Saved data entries

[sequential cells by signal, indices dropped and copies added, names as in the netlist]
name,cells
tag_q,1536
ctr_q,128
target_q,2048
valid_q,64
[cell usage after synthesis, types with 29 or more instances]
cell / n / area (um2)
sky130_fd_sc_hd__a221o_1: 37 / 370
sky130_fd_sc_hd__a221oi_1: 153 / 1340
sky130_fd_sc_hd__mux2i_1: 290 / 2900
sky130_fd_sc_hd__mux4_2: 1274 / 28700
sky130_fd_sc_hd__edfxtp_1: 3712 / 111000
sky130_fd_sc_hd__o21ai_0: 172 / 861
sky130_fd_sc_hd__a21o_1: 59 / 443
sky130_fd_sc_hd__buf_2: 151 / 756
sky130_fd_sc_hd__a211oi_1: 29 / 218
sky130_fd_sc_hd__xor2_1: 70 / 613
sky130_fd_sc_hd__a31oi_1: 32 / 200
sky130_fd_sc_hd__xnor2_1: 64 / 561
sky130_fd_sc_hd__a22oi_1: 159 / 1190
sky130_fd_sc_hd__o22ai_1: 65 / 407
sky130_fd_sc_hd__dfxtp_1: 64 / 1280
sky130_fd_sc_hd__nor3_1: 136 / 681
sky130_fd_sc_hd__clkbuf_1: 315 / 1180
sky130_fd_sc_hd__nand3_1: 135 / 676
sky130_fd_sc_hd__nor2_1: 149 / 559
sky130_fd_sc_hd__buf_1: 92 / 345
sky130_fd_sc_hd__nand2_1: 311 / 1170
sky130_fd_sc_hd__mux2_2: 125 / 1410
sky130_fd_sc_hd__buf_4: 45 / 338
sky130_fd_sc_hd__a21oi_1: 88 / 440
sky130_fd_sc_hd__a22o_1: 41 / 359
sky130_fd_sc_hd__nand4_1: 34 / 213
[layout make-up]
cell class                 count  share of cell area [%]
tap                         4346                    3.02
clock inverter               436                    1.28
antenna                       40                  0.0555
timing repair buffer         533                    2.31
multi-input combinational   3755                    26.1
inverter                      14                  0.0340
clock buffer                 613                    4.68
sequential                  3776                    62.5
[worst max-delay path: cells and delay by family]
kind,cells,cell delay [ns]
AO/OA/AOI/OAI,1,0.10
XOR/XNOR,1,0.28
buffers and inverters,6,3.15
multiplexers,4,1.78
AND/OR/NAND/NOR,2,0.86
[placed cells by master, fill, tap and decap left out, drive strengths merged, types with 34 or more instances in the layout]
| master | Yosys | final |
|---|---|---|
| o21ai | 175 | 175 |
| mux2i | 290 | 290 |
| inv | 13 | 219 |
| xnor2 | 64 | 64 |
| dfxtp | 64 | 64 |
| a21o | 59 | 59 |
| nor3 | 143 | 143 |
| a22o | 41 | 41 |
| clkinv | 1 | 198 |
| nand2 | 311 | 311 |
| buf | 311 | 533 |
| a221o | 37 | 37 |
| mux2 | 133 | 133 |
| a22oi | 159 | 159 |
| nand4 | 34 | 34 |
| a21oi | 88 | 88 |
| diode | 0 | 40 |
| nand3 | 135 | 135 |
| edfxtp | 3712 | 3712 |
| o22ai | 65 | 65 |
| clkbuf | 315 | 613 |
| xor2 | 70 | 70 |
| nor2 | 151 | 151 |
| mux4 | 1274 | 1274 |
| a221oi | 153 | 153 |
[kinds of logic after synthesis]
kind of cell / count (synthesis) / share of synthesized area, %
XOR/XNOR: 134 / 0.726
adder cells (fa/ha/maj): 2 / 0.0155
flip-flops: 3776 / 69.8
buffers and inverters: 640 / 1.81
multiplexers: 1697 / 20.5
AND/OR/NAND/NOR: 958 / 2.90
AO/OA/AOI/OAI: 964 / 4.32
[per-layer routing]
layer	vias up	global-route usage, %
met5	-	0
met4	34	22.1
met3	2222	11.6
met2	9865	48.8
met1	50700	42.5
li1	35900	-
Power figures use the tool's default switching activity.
[config.mk]
export PLATFORM = sky130hd
export DESIGN_NAME = mem_port_arbiter
export DESIGN_NICKNAME = d
export VERILOG_FILES = /design/src/rtl/mem_port_arbiter.sv
export SDC_FILE = /design/constraint.sdc
export NUM_CORES = 1
export LEC_CHECK = 0
export BUFFER_PORTS_ARGS = -buffer_cell sky130_fd_sc_hd__buf_2
export CORE_MARGIN = 2
export CORE_UTILIZATION = 25
export CTS_CLUSTER_DIAMETER = 120
export DETAILED_ROUTE_END_ITERATION = 10
export PLACE_DENSITY_LB_ADDON = 0.15
export SYNTH_ARGS = -nofsm -noshare
export SYNTH_HDL_FRONTEND = slang
export SYNTH_SLANG_ARGS = --single-unit
export TNS_END_PERCENT = 10
[constraint.sdc]
create_clock -name clk -period 2.4 [get_ports clk]
set_input_delay 0.36 -clock clk [delete_from_list [all_inputs] [get_ports clk]]
set_output_delay 0.36 -clock clk [all_outputs]
set_load 0.1 [all_outputs]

** What is being asked **
Among the lines above, return each one holding the string "count".

** Task solution **
cell class                 count  share of cell area [%]
kind of cell / count (synthesis) / share of synthesized area, %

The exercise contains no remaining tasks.